Detectability in Diversity: Improved Canary Crafting for Privacy Auditing in One Run
Mathieu Dagréou, Aurélien Bellet
Read on arXiv →Key claim
New canary crafting method improves privacy auditing efficiency.
This paper introduces an efficient method for crafting canaries in privacy auditing, which enhances the accuracy of privacy leakage estimates while reducing computational costs. The approach combines influence functions with bilevel optimization to achieve better results than previous methods.
In plain English
This paper introduces an efficient method for crafting canaries in privacy auditing, which enhances the accuracy of privacy leakage estimates while reducing computational costs. The approach combines influence functions with bilevel optimization to achieve better results than previous methods.
The paper proposes a new method for crafting canaries that improves privacy auditing efficiency, extending existing methods.
The experimental results demonstrate stronger privacy leakage estimates with solid methodological support.
Deep reliability assessment
The methodology supports the claim that IBIS can produce more detectable one-run auditing canaries at much lower compute cost in the tested CIFAR-10/WRN16-4 and ResNet9-style settings. Broader claims about reliably tightening DP lower bounds across models, datasets, privacy regimes, or production-scale systems are less supported, especially because several DP epsilon estimates have high variance.
Reproducibility
Yes. The paper says code is attached to the submission, documented, and will be made public upon acceptance; experiments use standard datasets such as CIFAR-10, with details provided in Section D.
Discussion questions
- 1.The core assumption is that canary interference is primarily captured by representation-space similarity or cross-influence; when might this proxy fail, especially for highly non-linear or foundation-model training dynamics?

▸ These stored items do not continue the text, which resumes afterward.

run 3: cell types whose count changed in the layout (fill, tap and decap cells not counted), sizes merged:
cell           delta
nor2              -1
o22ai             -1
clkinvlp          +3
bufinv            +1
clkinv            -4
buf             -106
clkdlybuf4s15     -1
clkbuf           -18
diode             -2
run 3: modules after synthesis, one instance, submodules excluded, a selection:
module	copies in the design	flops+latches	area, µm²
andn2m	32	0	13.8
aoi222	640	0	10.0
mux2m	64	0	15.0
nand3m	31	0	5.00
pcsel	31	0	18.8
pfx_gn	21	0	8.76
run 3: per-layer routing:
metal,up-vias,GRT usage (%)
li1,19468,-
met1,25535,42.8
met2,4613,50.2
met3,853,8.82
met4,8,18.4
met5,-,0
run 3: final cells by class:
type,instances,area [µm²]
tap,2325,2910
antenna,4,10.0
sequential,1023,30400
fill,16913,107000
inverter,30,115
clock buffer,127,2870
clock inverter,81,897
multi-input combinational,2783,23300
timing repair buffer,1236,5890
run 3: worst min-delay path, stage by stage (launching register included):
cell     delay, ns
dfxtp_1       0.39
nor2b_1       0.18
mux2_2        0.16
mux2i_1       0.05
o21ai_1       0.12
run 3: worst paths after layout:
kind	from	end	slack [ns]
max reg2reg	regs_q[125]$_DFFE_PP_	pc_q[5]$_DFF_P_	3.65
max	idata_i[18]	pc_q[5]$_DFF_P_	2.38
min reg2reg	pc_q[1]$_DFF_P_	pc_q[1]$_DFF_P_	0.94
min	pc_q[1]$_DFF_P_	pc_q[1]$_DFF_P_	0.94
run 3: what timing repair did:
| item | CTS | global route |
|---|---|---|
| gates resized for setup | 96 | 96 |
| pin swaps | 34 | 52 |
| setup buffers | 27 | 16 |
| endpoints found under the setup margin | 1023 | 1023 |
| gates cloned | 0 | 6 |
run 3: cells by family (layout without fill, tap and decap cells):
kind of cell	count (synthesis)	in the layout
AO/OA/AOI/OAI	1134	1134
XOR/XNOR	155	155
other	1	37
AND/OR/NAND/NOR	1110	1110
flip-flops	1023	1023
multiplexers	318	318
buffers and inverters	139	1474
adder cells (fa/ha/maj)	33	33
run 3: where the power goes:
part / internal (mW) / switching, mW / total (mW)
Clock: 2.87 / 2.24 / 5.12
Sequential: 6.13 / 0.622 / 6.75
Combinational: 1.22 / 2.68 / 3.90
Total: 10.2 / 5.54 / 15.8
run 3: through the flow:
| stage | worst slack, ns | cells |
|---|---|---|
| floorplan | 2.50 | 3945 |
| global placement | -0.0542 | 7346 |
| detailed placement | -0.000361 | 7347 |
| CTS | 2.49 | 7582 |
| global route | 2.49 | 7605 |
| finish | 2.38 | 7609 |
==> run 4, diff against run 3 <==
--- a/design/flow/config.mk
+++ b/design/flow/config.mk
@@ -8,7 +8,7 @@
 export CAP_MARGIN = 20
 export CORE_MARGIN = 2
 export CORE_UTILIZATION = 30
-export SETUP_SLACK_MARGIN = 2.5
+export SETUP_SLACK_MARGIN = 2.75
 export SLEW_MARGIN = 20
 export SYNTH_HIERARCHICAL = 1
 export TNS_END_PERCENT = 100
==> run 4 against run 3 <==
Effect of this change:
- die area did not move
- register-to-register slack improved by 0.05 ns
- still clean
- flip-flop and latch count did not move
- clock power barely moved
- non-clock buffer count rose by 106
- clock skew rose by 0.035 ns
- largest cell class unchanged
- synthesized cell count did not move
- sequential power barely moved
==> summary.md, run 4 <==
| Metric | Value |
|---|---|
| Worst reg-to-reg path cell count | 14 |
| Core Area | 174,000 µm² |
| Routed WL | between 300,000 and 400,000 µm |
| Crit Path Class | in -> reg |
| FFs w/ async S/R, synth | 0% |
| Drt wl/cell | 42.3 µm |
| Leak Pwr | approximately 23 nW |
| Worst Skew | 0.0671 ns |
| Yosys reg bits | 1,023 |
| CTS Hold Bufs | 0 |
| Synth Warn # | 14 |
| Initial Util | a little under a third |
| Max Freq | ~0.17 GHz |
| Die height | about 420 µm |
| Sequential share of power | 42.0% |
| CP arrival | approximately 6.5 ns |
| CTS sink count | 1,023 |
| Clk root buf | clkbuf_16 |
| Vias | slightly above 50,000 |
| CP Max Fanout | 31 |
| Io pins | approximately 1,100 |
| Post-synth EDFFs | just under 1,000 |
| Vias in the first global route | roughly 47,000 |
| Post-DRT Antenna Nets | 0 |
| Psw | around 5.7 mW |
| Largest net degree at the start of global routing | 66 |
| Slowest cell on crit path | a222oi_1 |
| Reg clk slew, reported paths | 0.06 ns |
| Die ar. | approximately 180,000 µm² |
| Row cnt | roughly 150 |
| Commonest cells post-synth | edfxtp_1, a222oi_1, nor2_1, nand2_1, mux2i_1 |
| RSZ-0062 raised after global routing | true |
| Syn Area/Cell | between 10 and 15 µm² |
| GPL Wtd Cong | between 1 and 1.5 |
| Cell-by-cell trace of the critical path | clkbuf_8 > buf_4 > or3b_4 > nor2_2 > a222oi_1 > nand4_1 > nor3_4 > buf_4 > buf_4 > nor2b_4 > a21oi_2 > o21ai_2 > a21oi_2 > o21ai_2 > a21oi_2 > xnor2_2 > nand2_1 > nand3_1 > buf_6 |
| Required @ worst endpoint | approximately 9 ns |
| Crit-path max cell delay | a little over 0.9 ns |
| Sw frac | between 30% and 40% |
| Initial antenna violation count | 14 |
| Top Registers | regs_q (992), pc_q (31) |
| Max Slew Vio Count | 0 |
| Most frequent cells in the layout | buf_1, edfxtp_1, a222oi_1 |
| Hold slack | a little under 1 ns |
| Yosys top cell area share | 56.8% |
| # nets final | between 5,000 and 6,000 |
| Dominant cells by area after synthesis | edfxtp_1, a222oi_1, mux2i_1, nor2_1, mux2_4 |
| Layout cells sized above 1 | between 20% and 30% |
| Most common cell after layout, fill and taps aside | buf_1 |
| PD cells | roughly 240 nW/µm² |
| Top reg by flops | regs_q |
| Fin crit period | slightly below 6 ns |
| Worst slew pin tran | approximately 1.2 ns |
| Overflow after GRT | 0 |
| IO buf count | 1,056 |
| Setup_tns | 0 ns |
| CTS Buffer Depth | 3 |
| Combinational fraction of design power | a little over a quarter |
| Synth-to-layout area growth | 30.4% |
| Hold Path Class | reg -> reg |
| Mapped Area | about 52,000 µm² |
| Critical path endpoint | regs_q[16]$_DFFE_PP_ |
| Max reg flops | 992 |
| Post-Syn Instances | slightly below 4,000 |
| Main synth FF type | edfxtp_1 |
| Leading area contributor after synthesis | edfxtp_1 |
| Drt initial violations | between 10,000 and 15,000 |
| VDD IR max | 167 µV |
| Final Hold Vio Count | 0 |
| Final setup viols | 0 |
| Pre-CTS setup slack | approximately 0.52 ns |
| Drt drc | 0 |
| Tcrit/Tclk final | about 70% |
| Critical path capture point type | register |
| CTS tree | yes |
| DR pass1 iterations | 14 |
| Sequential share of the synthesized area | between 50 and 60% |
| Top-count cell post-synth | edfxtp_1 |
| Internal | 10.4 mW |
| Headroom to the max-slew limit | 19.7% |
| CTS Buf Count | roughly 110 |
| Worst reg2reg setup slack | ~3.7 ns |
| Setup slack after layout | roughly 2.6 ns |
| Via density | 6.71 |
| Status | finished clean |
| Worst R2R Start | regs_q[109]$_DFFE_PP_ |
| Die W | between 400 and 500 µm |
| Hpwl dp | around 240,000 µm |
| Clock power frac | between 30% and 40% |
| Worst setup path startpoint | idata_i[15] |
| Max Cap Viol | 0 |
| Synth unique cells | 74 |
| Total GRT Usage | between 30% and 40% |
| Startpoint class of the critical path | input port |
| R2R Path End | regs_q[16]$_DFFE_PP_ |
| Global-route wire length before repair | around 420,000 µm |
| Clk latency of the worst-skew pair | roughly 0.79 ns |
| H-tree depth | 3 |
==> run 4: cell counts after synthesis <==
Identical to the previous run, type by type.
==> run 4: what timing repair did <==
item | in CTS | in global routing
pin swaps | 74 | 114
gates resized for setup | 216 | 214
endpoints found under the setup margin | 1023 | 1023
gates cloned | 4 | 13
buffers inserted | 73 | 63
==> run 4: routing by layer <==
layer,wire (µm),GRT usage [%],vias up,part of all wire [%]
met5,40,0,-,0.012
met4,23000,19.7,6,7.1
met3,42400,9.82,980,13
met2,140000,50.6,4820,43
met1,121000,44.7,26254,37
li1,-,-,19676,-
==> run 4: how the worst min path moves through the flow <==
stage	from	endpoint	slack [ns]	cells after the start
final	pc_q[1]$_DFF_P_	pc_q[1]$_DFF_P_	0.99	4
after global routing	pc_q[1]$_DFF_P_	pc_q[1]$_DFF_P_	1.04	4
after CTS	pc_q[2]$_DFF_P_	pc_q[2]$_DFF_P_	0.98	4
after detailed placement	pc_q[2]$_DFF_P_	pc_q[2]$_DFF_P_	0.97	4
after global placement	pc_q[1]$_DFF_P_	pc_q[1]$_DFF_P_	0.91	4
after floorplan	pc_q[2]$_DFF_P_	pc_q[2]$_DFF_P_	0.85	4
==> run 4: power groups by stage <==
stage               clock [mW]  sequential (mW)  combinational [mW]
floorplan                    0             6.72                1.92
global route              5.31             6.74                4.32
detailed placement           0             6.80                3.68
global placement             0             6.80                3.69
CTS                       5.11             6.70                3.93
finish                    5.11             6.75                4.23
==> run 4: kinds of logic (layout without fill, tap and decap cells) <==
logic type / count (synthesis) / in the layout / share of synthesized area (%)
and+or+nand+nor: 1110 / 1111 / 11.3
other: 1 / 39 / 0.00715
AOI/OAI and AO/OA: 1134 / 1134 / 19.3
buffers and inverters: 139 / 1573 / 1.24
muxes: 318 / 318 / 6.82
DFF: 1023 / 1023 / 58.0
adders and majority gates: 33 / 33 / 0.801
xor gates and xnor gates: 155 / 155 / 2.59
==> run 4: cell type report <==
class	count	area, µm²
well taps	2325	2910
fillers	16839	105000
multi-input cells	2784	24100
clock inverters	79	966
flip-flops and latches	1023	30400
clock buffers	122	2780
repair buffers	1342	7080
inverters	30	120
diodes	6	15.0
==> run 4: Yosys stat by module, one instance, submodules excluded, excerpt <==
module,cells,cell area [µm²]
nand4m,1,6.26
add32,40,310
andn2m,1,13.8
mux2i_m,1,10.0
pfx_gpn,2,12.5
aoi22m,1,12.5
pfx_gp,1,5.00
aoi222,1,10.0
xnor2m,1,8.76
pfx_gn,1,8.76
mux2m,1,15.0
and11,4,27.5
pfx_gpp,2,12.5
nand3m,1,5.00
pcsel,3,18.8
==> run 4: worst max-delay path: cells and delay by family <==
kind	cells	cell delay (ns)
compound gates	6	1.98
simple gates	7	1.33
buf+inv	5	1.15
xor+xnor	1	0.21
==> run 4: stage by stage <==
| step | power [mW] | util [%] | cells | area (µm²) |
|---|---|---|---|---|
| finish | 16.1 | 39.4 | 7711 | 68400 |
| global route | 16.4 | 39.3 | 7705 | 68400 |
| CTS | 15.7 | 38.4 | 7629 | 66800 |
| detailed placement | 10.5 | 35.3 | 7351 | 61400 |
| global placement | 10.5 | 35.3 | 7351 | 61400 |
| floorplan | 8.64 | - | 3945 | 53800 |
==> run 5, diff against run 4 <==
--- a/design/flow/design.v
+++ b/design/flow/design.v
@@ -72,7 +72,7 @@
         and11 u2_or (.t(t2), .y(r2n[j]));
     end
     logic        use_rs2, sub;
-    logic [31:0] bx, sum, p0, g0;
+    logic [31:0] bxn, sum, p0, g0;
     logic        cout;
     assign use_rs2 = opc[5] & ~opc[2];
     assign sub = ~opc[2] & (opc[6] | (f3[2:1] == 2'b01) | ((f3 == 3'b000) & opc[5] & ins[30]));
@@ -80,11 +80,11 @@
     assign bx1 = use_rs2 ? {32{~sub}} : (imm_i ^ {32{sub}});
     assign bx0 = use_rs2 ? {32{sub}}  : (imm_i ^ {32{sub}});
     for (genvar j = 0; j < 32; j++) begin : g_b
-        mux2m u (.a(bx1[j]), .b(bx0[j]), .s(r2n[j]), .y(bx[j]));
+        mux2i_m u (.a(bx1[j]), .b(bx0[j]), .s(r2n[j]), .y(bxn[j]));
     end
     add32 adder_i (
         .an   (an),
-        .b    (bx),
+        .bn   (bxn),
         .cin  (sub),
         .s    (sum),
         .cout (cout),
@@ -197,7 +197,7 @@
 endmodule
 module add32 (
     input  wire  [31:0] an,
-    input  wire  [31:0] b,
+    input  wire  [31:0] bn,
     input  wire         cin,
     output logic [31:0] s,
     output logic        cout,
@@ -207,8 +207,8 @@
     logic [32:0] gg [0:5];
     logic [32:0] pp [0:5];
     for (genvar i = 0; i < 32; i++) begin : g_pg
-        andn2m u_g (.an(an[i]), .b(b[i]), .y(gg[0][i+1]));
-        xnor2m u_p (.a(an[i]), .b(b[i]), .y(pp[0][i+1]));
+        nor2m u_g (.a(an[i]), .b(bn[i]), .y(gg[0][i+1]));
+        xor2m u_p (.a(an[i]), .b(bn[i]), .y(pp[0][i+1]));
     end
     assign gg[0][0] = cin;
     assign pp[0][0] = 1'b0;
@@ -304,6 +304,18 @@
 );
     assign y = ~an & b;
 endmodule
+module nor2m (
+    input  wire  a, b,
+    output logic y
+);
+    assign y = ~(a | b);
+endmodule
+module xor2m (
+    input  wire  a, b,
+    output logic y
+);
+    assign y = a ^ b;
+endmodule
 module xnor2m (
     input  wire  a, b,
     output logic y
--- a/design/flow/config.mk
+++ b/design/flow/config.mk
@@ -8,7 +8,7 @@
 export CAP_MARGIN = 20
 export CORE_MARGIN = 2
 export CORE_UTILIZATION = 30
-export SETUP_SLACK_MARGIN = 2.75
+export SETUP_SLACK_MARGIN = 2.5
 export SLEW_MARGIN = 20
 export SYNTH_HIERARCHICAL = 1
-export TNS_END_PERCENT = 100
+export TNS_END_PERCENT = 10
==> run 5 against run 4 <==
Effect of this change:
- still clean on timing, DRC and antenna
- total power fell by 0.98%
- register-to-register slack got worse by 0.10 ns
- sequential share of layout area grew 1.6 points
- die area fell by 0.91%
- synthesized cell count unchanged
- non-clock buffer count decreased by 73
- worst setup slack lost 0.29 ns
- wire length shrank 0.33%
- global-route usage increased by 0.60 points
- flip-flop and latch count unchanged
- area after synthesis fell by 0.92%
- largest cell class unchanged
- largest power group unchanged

- 2.For builders auditing real systems, does optimizing artificial canaries reveal meaningful privacy risk for natural user data, or mainly a worst-case stress test of memorization?
- 3.What empirical result would falsify the paper’s thesis: for example, if diverse high-self-influence canaries still underperform random flipped-label canaries on larger architectures, different datasets, or stronger DP-SGD settings?
Key figure
Figure 1 shows that influence-based preselection improves over random canary selection and gives IBIS a stronger initialization, with regularization helping most clearly in the non-private setting.